European Society of Emergency Medicine Voices Concern About Update to Sepsis Recommendation

Article

Currently available evidence does not support the recent "Hour-1 Bundle" recommendation to perform five initial treatment steps within the first hour in patients with sepsis. That's the position of the European Society of Emergency Medicine (EUSEM), published in the May/June issue of the AnchorEuropean Journal of Emergency Medicine, official journal of EUSEM. The journal is published in the Lippincott portfolio by Wolters Kluwer.  

While acknowledging the importance of early recognition and treatment of sepsis, "The EUSEM wishes to express its concerns regarding the low level of evidence that underlies these guidances, and potential implication from an emergency physician point of view," according to the position paper by a panel of leading European emergency medicine specialists. The lead author is professor Yonathan Freund of Sorbonne Université and Hôpital Pitié-Salpêtrière, Paris.

In 2018, the Surviving Sepsis Campaign (SSC) issued an updated set of recommendations for initial treatment of sepsis and septic shock. The SSC is a global cooperative effort to improve treatment and reduce the risk of death from sepsis. Sepsis is a common and potentially life-threatening condition, occurring when the immune system mounts an overwhelming inflammatory response to infection.

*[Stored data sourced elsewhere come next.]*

## config.mk

```make
export PLATFORM = sky130hd
export DESIGN_NAME = apbRegs
export DESIGN_NICKNAME = d
export VERILOG_FILES = /design/src/logic/regPkg.sv /design/src/logic/pixelPkg.sv /design/src/logic/apbRegs.sv
export SDC_FILE = /design/constraint.sdc
export NUM_CORES = 1
export LEC_CHECK = 0
export ABC_AREA = 0
export BUFFER_PORTS_ARGS = -buffer_cell sky130_fd_sc_hd__buf_2
export CORE_MARGIN = 2
export CORE_UTILIZATION = 25
export DETAILED_ROUTE_END_ITERATION = 16
export PLACE_DENSITY = 0.8
export SKIP_LAST_GASP = 1
export SLEW_MARGIN = 5
export SYNTH_ARGS = -nofsm -noshare
export SYNTH_HDL_FRONTEND = slang
export SYNTH_SLANG_ARGS = --single-unit
```

## constraint.sdc

```tcl
create_clock -name CLOCK_50 -period 2.8 [get_ports CLOCK_50]
set_input_delay 0.7 -clock CLOCK_50 [delete_from_list [all_inputs] [get_ports CLOCK_50]]
set_output_delay 0.7 -clock CLOCK_50 [all_outputs]
set_load 0.02 [all_outputs]
```

## src/logic/regPkg.sv

```systemverilog
// APB register map; 4-bit word-aligned addresses, only ctrl is writable, others read-only

package regPkg;

    // Bus widths
    typedef logic [3:0]  apbAddr;
    typedef logic [31:0] apbData;

    // ========================================================================
    // Address map
    // ========================================================================

    // Read/write control bits
    localparam apbAddr ctrlAddr  = 4'h0;
    // Picker position with X in 9..0 and Y in 24..16
    localparam apbAddr posAddr   = 4'h4;
    // Captured colours as RGB in 23..0
    localparam apbAddr lightAddr = 4'h8;
    localparam apbAddr darkAddr  = 4'hC;

    // Control register bit positions
    localparam int ctrlPickerBit     = 0;
    localparam int ctrlDarkBit       = 1;
    localparam int ctrlBackgroundBit = 2;

endpackage

```

## src/logic/pixelPkg.sv

```systemverilog
// Video types and cursor geometry; sizes assume a 640x480 raster with 8-bit colour channels

package pixelPkg;

    // ========================================================================
    // Pixel and sample types
    // ========================================================================

    // Camera and output pixel with red on top
    typedef logic [23:0] rgbPixel;

    // 5:5:5 background image pixel
    typedef logic [14:0] bgPixel;

    // YCbCr 4:2:2 sample with the Cr/Cb byte above the Y byte
    typedef logic [15:0] yccSample;

    // Raster coordinates
    typedef logic [9:0] coordX;
    typedef logic [8:0] coordY;

    // ========================================================================
    // Geometry
    // ========================================================================

    localparam int screenWidth  = 640;
    localparam int screenHeight = 480;

    // Cursor square and its black border
    localparam int cursorSize = 10;
    localparam int frameWidth = 2;

    // Where the cursor sits after reset
    localparam int cursorStartX = 100;
    localparam int cursorStartY = 100;

endpackage
```

## src/logic/apbRegs.sv

```systemverilog
// APB slave without wait states; unmapped addresses read zero and raise pslverr

`timescale 1ns/1ps

module apbRegs (
    input  logic              CLOCK_50,
    input  logic              rstN,
    input  logic              psel,
    input  logic              penable,
    input  logic              pwrite,
    input  regPkg::apbAddr    paddr,
    input  regPkg::apbData    pwdata,
    output regPkg::apbData    prdata,
    output logic              pready,
    output logic              pslverr,
    output logic              pickerEnable,
    output logic              captureDark,
    output logic              showBackground,
    input  pixelPkg::coordX   pickerX,
    input  pixelPkg::coordY   pickerY,
    input  pixelPkg::rgbPixel lightColour,
    input  pixelPkg::rgbPixel darkColour
);
    import regPkg::*;

    logic [2:0] ctrlReg;
    logic       accessPhase;
    logic       addrMapped;
    logic       ctrlWrite;

    assign accessPhase = psel && penable;
    assign addrMapped  = (paddr == ctrlAddr) || (paddr == posAddr) ||
                         (paddr == lightAddr) || (paddr == darkAddr);
    assign ctrlWrite   = accessPhase && pwrite && (paddr == ctrlAddr);

    // ========================================================================
    // Control register
    // ========================================================================

    always_ff @(posedge CLOCK_50) begin
        if (!rstN) begin
            ctrlReg <= '0;
        end else if (ctrlWrite) begin
            ctrlReg[ctrlPickerBit]     <= pwdata[ctrlPickerBit];
            ctrlReg[ctrlDarkBit]       <= pwdata[ctrlDarkBit];
            ctrlReg[ctrlBackgroundBit] <= pwdata[ctrlBackgroundBit];
        end
    end

    assign pickerEnable   = ctrlReg[ctrlPickerBit];
    assign captureDark    = ctrlReg[ctrlDarkBit];
    assign showBackground = ctrlReg[ctrlBackgroundBit];

    // ========================================================================
    // Read mux and response
    // ========================================================================

    always_comb begin
        case (paddr)
            ctrlAddr:  prdata = {29'd0, ctrlReg};
            posAddr:   prdata = {7'd0, pickerY, 6'd0, pickerX};
            lightAddr: prdata = {8'd0, lightColour};
            darkAddr:  prdata = {8'd0, darkColour};
            default:   prdata = '0;
        endcase
    end

    // Never stalls
    assign pready = 1'b1;

    // Unmapped address, or write to a read-only register
    assign pslverr = accessPhase && (!addrMapped || (pwrite && (paddr != ctrlAddr)));

endmodule

```

# After elaboration in Yosys (flattened, before gate mapping)
# Index checks and enable logic that the tools add are counted.
[word_totals] out_inout_bits=37 wordCells=17 n_memories=0 mem_bits_ro=0 inputBits=108 regBits=3 mem_bits_rw=0 latch_bits=0
[classes] shifts=0 eq_ne=3 bitwise=0 div=0 magnitude_cmp=0 mul=0 n_reduce_logical=12 n_mux=1 addsub=0
[ops] op="one-hot mux 25 bit (4 select lines)" n=1
[ops] op="equality test 4 bit (second input constant)" n=2
[ops] op="logical AND 1 bit" n=5
[ops] op="equality test 4 x 3 -> 1 bit (second input constant)" n=1
[ops] op="zero test 4 bit" n=1
[ops] op="logical OR 1 bit" n=4
[ops] op="nonzero test 4 bit" n=1
[ops] op="zero test 1 bit" n=1

# Longest topological paths before layout
# Gate-level depths: netlist of the first run.
[logic_depth] word_depth=7 depth_mapped=5 mapped_depth_nobuf=3

# Least setup slack after synthesis of the first run
# Ideal clock, no wire load.
[synth_path] kind="input to output" from="input paddr[2]" to="output prdata[16]" n_path_buf=2 required_time_ns=2.100 path_slack_ns=0.433 cell_stages=5 t_arrival_ns=1.667 path_cell_list="buf_2 -> nor2b_2 -> buf_2 -> a22oi_1 -> nor2_1"
[synth_between] elab_chain_len=2 elab_cells_between_ends=5 classes_between="eq/ne (3); mux (1); reduce/logical (1)"
[synth_rtl] item="from (decl)" line_no="apbRegs.sv:11" source="input regPkg::apbAddr paddr,"
[synth_rtl] item="equality test 4 bit, or another cell as far along" line_no="apbRegs.sv:59" source="case (paddr)"
[synth_rtl] item="one-hot mux 25 bit (4 select lines) (*)" line_no="apbRegs.sv:59"
[synth_rtl] item="to (decl)" line_no="apbRegs.sv:13" source="output regPkg::apbData prdata,"
# Mark *: on every way between the ends. The rest lies on a longest branch, timed or not.

# Final worst setup path of the first run
[layout_path] from="input paddr[3]" to="output prdata[16]"
# The elaborated chain is that of the path after synthesis.

==> Flow_metrics.wiki, run 1 <==
{| class="wikitable"
! Metric !! Value
|-
| Result of the run || finished, final reports clean
|-
| Internal power || 0.1921 mW
|-
| Vias after detailed routing || 1139
|-
| Number of antenna violations at the first check in global routing || 0
|-
| CP arrival || 1.83 ns
|-
| Fraction of registers with async set/reset || 0%
|-
| Cells on worst reg2reg path || 2
|-
| Startpoint of the worst setup timing path || paddr[3]
|-
| Final antenna-violating net count || 0
|-
| Initial core utilization || 26.42%
|-
| Post-DR vias/cell || 4.432
|-
| Most instantiated flip-flop cell in the synthesis netlist || sky130_fd_sc_hd__dfxtp_1
|-
| TritonCTS clock tree || built
|-
| Number of maximum-capacitance violations || 0
|-
| Final clock skew || 0 ns
|-
| Biggest registers after layout || ctrlReg (3)
|-
| Share of layout cells above drive strength 1 || 64.32%
|-
| Post-CTS Resized || 0
|-
| Critical Path Most Common Cell || sky130_fd_sc_hd__buf_2
|-
| Pins Over Slew Limit || 0
|-
| Max reg flops || 3
|-
| Power share of the combinational group || 60.6%
|-
| Mean instance size in the synthesized netlist || 7.820 um2
|-
| Cell area after synthesis || 813.3 um2
|-
| Number of failing setup endpoints in the final timing report || 0
|-
| Largest cells by area after synthesis || sky130_fd_sc_hd__mux2_2 (21%), sky130_fd_sc_hd__a22oi_1 (14%), sky130_fd_sc_hd__mux2i_1 (11%), sky130_fd_sc_hd__nor2_1 (10%), sky130_fd_sc_hd__dfxtp_1 (7.4%)
|-
| Row cnt || 20
|-
| Remaining routing DRC violations || 0
|-
| Clock tree root buffer cell || sky130_fd_sc_hd__clkbuf_4
|-
| Startpoint of the worst hold path || ctrlReg[2]$_SDFFE_PN0P_
|-
| Number of nets at the end of the flow || 322
|-
| Required @ worst endpoint || 2.10 ns
|-
| Wire length of the first global-routing pass || 4140 um
|-
| Part of the total power dissipated in the clock network || 25.2%
|-
| # port buffers || 107
|-
| Overflow left after global routing || 0
|-
| Critical Path End Type || output port
|-
| Power density cells || 215.0 mW/mm2
|-
| Final hold viol count || 0
|-
| Sequential Power Share || 14.2%
|-
| Total power || 0.3040 mW
|-
| Filler cell count in the final layout || 320
|-
| Routed length per instance || 10.86 um
|-
| Hold slack || 0.4678 ns
|-
| Synthesis-to-finish area growth || 73.85%
|-
| Element type at the critical path start || input pin
|-
| Floorplan die height || 61.04 um
|-
| Yosys top cell by area || sky130_fd_sc_hd__mux2_2
|-
| Static leakage || 0.8025 nW
|-
| RSZ-0062 raised after global routing || false
|-
| EDFF count, synth || 0
|-
| FMAX || 395.5 MHz
|-
| Boundary pin count || 145
|-
| Inserted Clock Buffers || 3
|-
| H-tree depth || 1
|-
| Yosys warning total || 0
|-
| Distinct cell type count after synthesis || 21
|-
| Class of the tightest hold or removal check || flop to flop
|-
| # hold bufs at CTS || 0
|-
| Register-to-register path setup slack || 2.23 ns
|-
| Worst-path maximum fanout || 10
|-
| Leading post-synthesis cells by instance count || sky130_fd_sc_hd__nor2_1 (22), sky130_fd_sc_hd__a22oi_1 (15), sky130_fd_sc_hd__mux2_2 (15)
|-
| Highest cell delay on the worst timing path || 0.35 ns
|-
| First-iteration detailed-routing DRC count || 49
|-
| Clock insertion delay at the later pin of the skew report || 0.23 ns
|-
| Kind of cell with the highest combined delay on the critical path || buffers and inverters
|-
| Number of global-route vias before repair || 1058
|-
| Worst-case hold path end point || ctrlReg[2]$_SDFFE_PN0P_
|-
| Leading cell type by number of instances after synthesis || sky130_fd_sc_hd__nor2_1
|-
| Worst-path clk slew || 0.04 ns
|-
| Gr usage total || 14.69%
|-
| P_sw || 0.1120 mW
|-
| Buffer depth of the longest clock path || 2
|-
| Final weighted congestion in routability-driven placement || 0.7285
|-
| Shortest period the worst path allows || 2.529 ns
|-
| Die footprint || 0.003725 mm2
|-
| TritonRoute pass-1 iters || 4
|-
| Maximum VDD drop || 0.0001441 V
|-
| Overall die width || 61.04 um
|-
| Core Region || 0.003078 mm2
|-
| Register ranked first by flip-flop count || ctrlReg
|-
| Cell depth of the worst hold path || 2
|-
| Critical-path cell list || buf_2 -> buf_4 -> mux2_2 -> a22oi_1 -> nor2_1 -> buf_2
|-
| Total setup buffers inserted after CTS || 0
|-
| R2r endpoint || ctrlReg[0]$_SDFFE_PN0P_
|-
| Final critical-path share of the clock period || 90.31%
|-
| Register bit total from synthesis || 3
|-
| Pin count of the biggest net entering global routing || 18
|-
| # diodes || 0
|-
| Sinks on Clock Net || 3
|-
| Mapped Cells || 104
|-
| Part of the Yosys area used for sequential elements || 7.385%
|-
| Type of the worst setup path || input pin to output port
|-
| Worst Path Buf+Inv || 3
|-
| Slowest stage cell on the critical path || sky130_fd_sc_hd__mux2_2
|-
| Routed WL || 2792 um
|-
| Final core utilization || 45.93%
|-
| Setup Total Neg Slack || 0 ns
|-
| Proportion of netlist area held by the largest area contributor || 20.77%
|-
| Startpoint of the lowest-slack register-to-register path || ctrlReg[0]$_SDFFE_PN0P_
|-
| Sum of net half-perimeters after detailed placement || 2340 um
|-
| Switching power share of the total || 36.83%
|}
-- per-layer routing --
| layer | global-route usage [%] | wire length (um) | up-vias |
|---|---|---|---|
| met5 | 0 | 0 | - |
| met4 | 4.037 | 22 | 0 |
| met3 | 3.992 | 324 | 2 |
| met2 | 28.88 | 1371 | 81 |
| met1 | 14.96 | 1074 | 479 |
| li1 | - | - | 577 |
-- worst min-delay path, stage by stage, from the launching register on --
cell,delay [ns]
sky130_fd_sc_hd__dfxtp_1,0.31
sky130_fd_sc_hd__nand2_1,0.05
sky130_fd_sc_hd__mux2i_1,0.05
-- cells in the final DEF (no fill, tap or decap) --
master / synthesis / final
sky130_fd_sc_hd__nor2b_2: 1 / 1
sky130_fd_sc_hd__nor2_1: 22 / 22
sky130_fd_sc_hd__buf_4: 8 / 7
sky130_fd_sc_hd__clkbuf_4: 0 / 3
sky130_fd_sc_hd__buf_12: 0 / 1
sky130_fd_sc_hd__o21ai_0: 1 / 1
sky130_fd_sc_hd__nand2_1: 9 / 9
sky130_fd_sc_hd__clkbuf_1: 1 / 1
sky130_fd_sc_hd__nand3_1: 1 / 1
sky130_fd_sc_hd__mux2_2: 15 / 15
sky130_fd_sc_hd__mux4_1: 1 / 1
sky130_fd_sc_hd__dfxtp_1: 3 / 3
sky130_fd_sc_hd__a22oi_1: 15 / 15
sky130_fd_sc_hd__conb_1: 2 / 8
sky130_fd_sc_hd__and2_1: 3 / 3
sky130_fd_sc_hd__or2_0: 1 / 1
sky130_fd_sc_hd__mux4_2: 2 / 2
sky130_fd_sc_hd__mux2i_1: 9 / 9
sky130_fd_sc_hd__nor4_4: 1 / 1
sky130_fd_sc_hd__nor3_1: 1 / 1
sky130_fd_sc_hd__a21oi_1: 1 / 1
sky130_fd_sc_hd__buf_2: 5 / 107
-- per-stage QoR --
stage,cells,instance area [um2],setup WS (ns)
finish,257,1414,0.2713
global route,257,1414,0.1435
CTS,257,1414,0.2548
detailed placement,253,1388,0.2681
global placement,253,1388,0.2707
floorplan,110,835.8,0.4333
-- power by group through the flow --
stage	logic (mW)	registers, mW	clock network, mW
finish	0.184	0.0433	0.0765
global route	0.203	0.0432	0.0862
CTS	0.186	0.0433	0.0816
detailed placement	0.186	0.0439	0
global placement	0.183	0.0439	0
floorplan	0.111	0.0441	0
-- worst max-delay path by stage --
stage | to | depth (start not counted)
floorplan | prdata[16] | 5
global placement | prdata[8] | 6
detailed placement | prdata[16] | 6
CTS | prdata[16] | 6
global route | prdata[18] | 7
finish | prdata[16] | 6
-- layout make-up --
cell class	count	area (um2)	share of cell area (%)
Multi-Input combinational cell	91	664.4	46.99
Clock buffer	4	26.28	1.858
Timing Repair Buffer	115	608.1	43.01
Tap cell	44	55.05	3.894
Sequential cell	3	60.06	4.248
-- logic make-up after synthesis --
kind of cell / after synthesis / synth area share, %
simple gates: 39 / 22.31
mux: 27 / 40.62
other cells: 2 / 0.9234
buf+inv: 16 / 13.69
flops: 3 / 7.385
compound gates: 17 / 15.08
No activity file was read; power rests on OpenSTA's default activity.
==> inputs of run 2 (changes only) <==
--- a/config.mk
+++ b/config.mk
@@ -7,10 +7,10 @@
 export LEC_CHECK = 0
 export ABC_AREA = 0
 export BUFFER_PORTS_ARGS = -buffer_cell sky130_fd_sc_hd__buf_2
-export CORE_MARGIN = 2
-export CORE_UTILIZATION = 25
+export CORE_MARGIN = 8
+export CORE_UTILIZATION = 29
 export DETAILED_ROUTE_END_ITERATION = 16
-export PLACE_DENSITY = 0.8
+export PLACE_DENSITY = 0.91
 export SKIP_LAST_GASP = 1
 export SLEW_MARGIN = 5
 export SYNTH_ARGS = -nofsm -noshare
==> constraint.sdc (replaced) <==
create_clock -name CLOCK_50 -period 3.1 [get_ports CLOCK_50]
set_input_delay 0.775 -clock CLOCK_50 [delete_from_list [all_inputs] [get_ports CLOCK_50]]
set_output_delay 0.775 -clock CLOCK_50 [all_outputs]
set_load 0.02 [all_outputs]
==> run 2 against run 1 <==
Effect of this change: largest cell class unchanged; critical path type unchanged; critical endpoint is now prdata[9]; non-clock buffer count shrank 4; hold slack better by 0.0067 ns; worst setup slack gained 0.045 ns; utilization up 4.5 points; die area up 28%; combinational power decreased by 11%; routed wire length grew 20%; sequential share of layout area grew 0.14 points.
==> Flow_metrics.wiki, run 2 (same netlist as run 1, synthesis figures left out) <==
{| class="wikitable"
! Metric !! Value
|-
| Result of the run || finished, final reports clean
|-
| Core Region || 0.002710 mm2 (-12%)
|-
| # port buffers || 107 (unchanged)
|-
| Overall die width || 68.96 um (+13%)
|-
| Number of nets at the end of the flow || 318 (-1.2%)
|-
| Area of all placed cells without fillers || 0.001368 mm2 (-3.3%)
|-
| Required @ worst endpoint || 2.32 ns (+0.22 ns)
|-
| Sum of net half-perimeters after detailed placement || 2914 um (+25%)
|-
| Startpoint of the worst setup timing path || paddr[3]
|-
| Max reg flops || 3 (unchanged)
|-
| Routed WL || 3344 um (+20%)
|-
| Leading cell types in the layout, fill and taps excluded || sky130_fd_sc_hd__buf_2 (107), sky130_fd_sc_hd__nor2_1 (22), sky130_fd_sc_hd__mux2_2 (15), sky130_fd_sc_hd__a22oi_1 (15)
|-
| P_sw || 0.1019 mW (-9.0%)
|-
| Slew Limit Headroom || 36.79%
|-
| Final critical-path share of the clock period || 89.79%
|-
| Total setup buffers inserted after CTS || 0 (unchanged)
|-
| Area after DPL || 0.001341 mm2 (-3.3%)
|-
| Worst Tran Pin Value || 0.9481 ns
|-
| Pin count of the biggest net entering global routing || 18 (unchanged)
|-
| Vias after detailed routing || 1142 (+0.26%)
|-
| Wire length of the first global-routing pass || 4905 um (+18%)
|-
| TritonRoute pass-1 iters || 2 (-2)
|-
| # hold bufs at CTS || 0 (unchanged)
|-
| Worst-path clk slew || 0.04 ns (about the same)
|-
| Filler cell count in the final layout || 272 (-15%)
|-
| Total power || 0.2721 mW (-10%)
|-
| Boundary pin count || 145 (unchanged)
|-
| Shortest period the worst path allows || 2.784 ns
|-
| Floorplan die height || 68.96 um (+13%)
|-
| CP arrival || 2.01 ns (+0.18 ns)
|-
| Worst-path maximum fanout || 13 (+3)
|-
| Number of failing setup endpoints in the final timing report || 0 (unchanged)
|-
| Number of maximum-capacitance violations || 0 (unchanged)
|-
| Buffer depth of the longest clock path || 2 (unchanged)
|-
| Pins Over Slew Limit || 0 (unchanged)
|-
| Power density cells || 199.0 mW/mm2 (-7.5%)
|-
| Most common cell after layout, fill and taps aside || sky130_fd_sc_hd__buf_2
|-
| Register ranked first by flip-flop count || ctrlReg
|-
| Reg area || 60.06 um2 (unchanged)
|-
| Number of global-route vias before repair || 1224 (+16%)
|-
| Inserted Clock Buffers || 3 (unchanged)
|-
| First-iteration detailed-routing DRC count || 31 (-37%)
|-
| Overflow left after global routing || 0 (unchanged)
|-
| Type of the worst setup path || input pin to output port
|-
| FMAX || 359.3 MHz
|-
| Final antenna-violating net count || 0 (unchanged)
|-
| Post-DR vias/cell || 4.758 (+7.4%)
|-
| Final weighted congestion in routability-driven placement || 0.7608 (+4.4%)
|-
| Combined area of the multi-input logic cells || 664.4 um2 (unchanged)
|-
| Sequential Power Share || 14.4% (+0.2 points)
|-
| Number of antenna violations at the first check in global routing || 0 (unchanged)
|-
| Share of layout cells above drive strength 1 || 63.64% (-0.68 points)
|-
| Synthesis-to-finish area growth || 68.15%
|-
| TritonCTS clock tree || built
|-
| Sinks on Clock Net || 3 (unchanged)
|-
| Die footprint || 0.004755 mm2 (+28%)
|-
| Startpoint of the worst hold path || ctrlReg[1]$_SDFFE_PN0P_
|-
| Setup Total Neg Slack || 0 ns (unchanged)
|-
| Final clock skew || 0 ns (unchanged)
|-
| Gr usage total || 13.22% (-1.5 points)
|-
| Class of the tightest hold or removal check || flop to flop
|-
| Remaining routing DRC violations || 0 (unchanged)
|-
| Clock tree root buffer cell || sky130_fd_sc_hd__clkbuf_4
|-
| Register-to-register path setup slack || 2.51 ns (+0.28 ns)
|-
| Element type at the critical path start || input pin
|-
| # diodes || 0 (unchanged)
|-
| Non-filler instance count after layout || 240 (-6.6%)
|-
| Static leakage || 0.7826 nW (-2.5%)
|-
| H-tree depth || 1 (unchanged)
|-
| Biggest registers after layout || ctrlReg (3)
|-
| Power share of the combinational group || 59.8% (-0.8 points)
|-
| Row cnt || 19 (-5.0%)
|-
| Post-CTS Resized || 0 (unchanged)
|-
| Startpoint of the lowest-slack register-to-register path || ctrlReg[2]$_SDFFE_PN0P_
|-
| Maximum VDD drop || 0.0001882 V (+31%)
|-
| Final hold viol count || 0 (unchanged)
|-
| Routed length per instance || 13.93 um (+28%)
|-
| RSZ-0062 raised after global routing || false
|-
| Switching power share of the total || 37.44% (+0.62 points)
|-
| Critical Path End Type || output port
|-
| Part of the total power dissipated in the clock network || 25.8% (+0.6 points)
|-
| Placed Cells || 236 (-6.7%)
|-
| Clock insertion delay at the later pin of the skew report || 0.23 ns (about the same)
|-
| Internal power || 0.1702 mW (-11%)
|-
| Final core utilization || 50.46% (+4.5 points)
|-
| Initial core utilization || 30.01% (+3.6 points)
|}
## run 2: cell count changes in the layout (fill, tap and decap cells not counted), sizes merged
cell,delta
buf,-4
## run 2: power groups by stage
stage	combinational [mW]	sequential [mW]	clock (mW)
global route	0.180	0.0390	0.0781
floorplan	0.101	0.0399	0
detailed placement	0.164	0.0397	0
global placement	0.161	0.0397	0
CTS	0.164	0.0391	0.0723
finish	0.163	0.0391	0.0703
## run 2: layout make-up
class	instances	share of cell area, %
multi-input combinational	91	48.58
timing repair buffer	111	42.27
sequential	3	4.392
tap	31	2.836
clock buffer	4	1.921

The 2018 update introduced an "Hour-1 Bundle" of steps that healthcare professionals should begin as soon as time of triage: measuring blood lactate level, performing blood cultures, and starting treatment with antibiotics, intravenous fluids, and vasopressors if indicated.

The recommendation to perform these five steps within the first hour represents an acceleration of treatment, compared to the three-hour target recommended in the 2016 SSC guidelines. Even the definition of "time zero" moved forward: from the time of sepsis recognition to the time of triage in the emergency department.

The new EUSEM position paper is an "expression of concern" over the updated recommendations. Noting the prominent role of emergency physicians in initial recognition and care of patients with sepsis, the EUSEM position paper highlights the low to moderate quality of evidence supporting the Hour-1 Bundle. "[T]he empirical basis for the reduced timeframe of the sepsis bundle is too weak to be mandatory," Freund and coauthors write.

The authors note deficiencies in other recommendations as well, raising questions about the benefits of early lactate measurement and intravenous fluids. Rather, they conclude, starting antibiotics as soon as the likely diagnosis of sepsis is made seems to be the key factor responsible for the improvement in outcomes with early treatment.

The EUSEM statement questions whether it is practical to start all elements of the sepsis bundle within the first hour – especially since up to one in five patients initially diagnosed with sepsis are ultimately found to have a noninfectious diagnosis. Freund and colleagues also express concern about possible unintended consequences of setting the "Hour-1 Bundle" as the standard of care. They write, "In emergency medicine, unrealistic time targets taken as quality indicators may cause unexpected harm."

"[C]ompletion of the sepsis bundle within one hour after triage is not evidence based and may even be potentially harmful,"  Freund and coauthors conclude. "Therefore, EUSEM cannot support the new SSC guidance, but emphasizes the early recognition of sepsis and timely administration of antibiotics in appropriately selected patients within 1 hour of triage."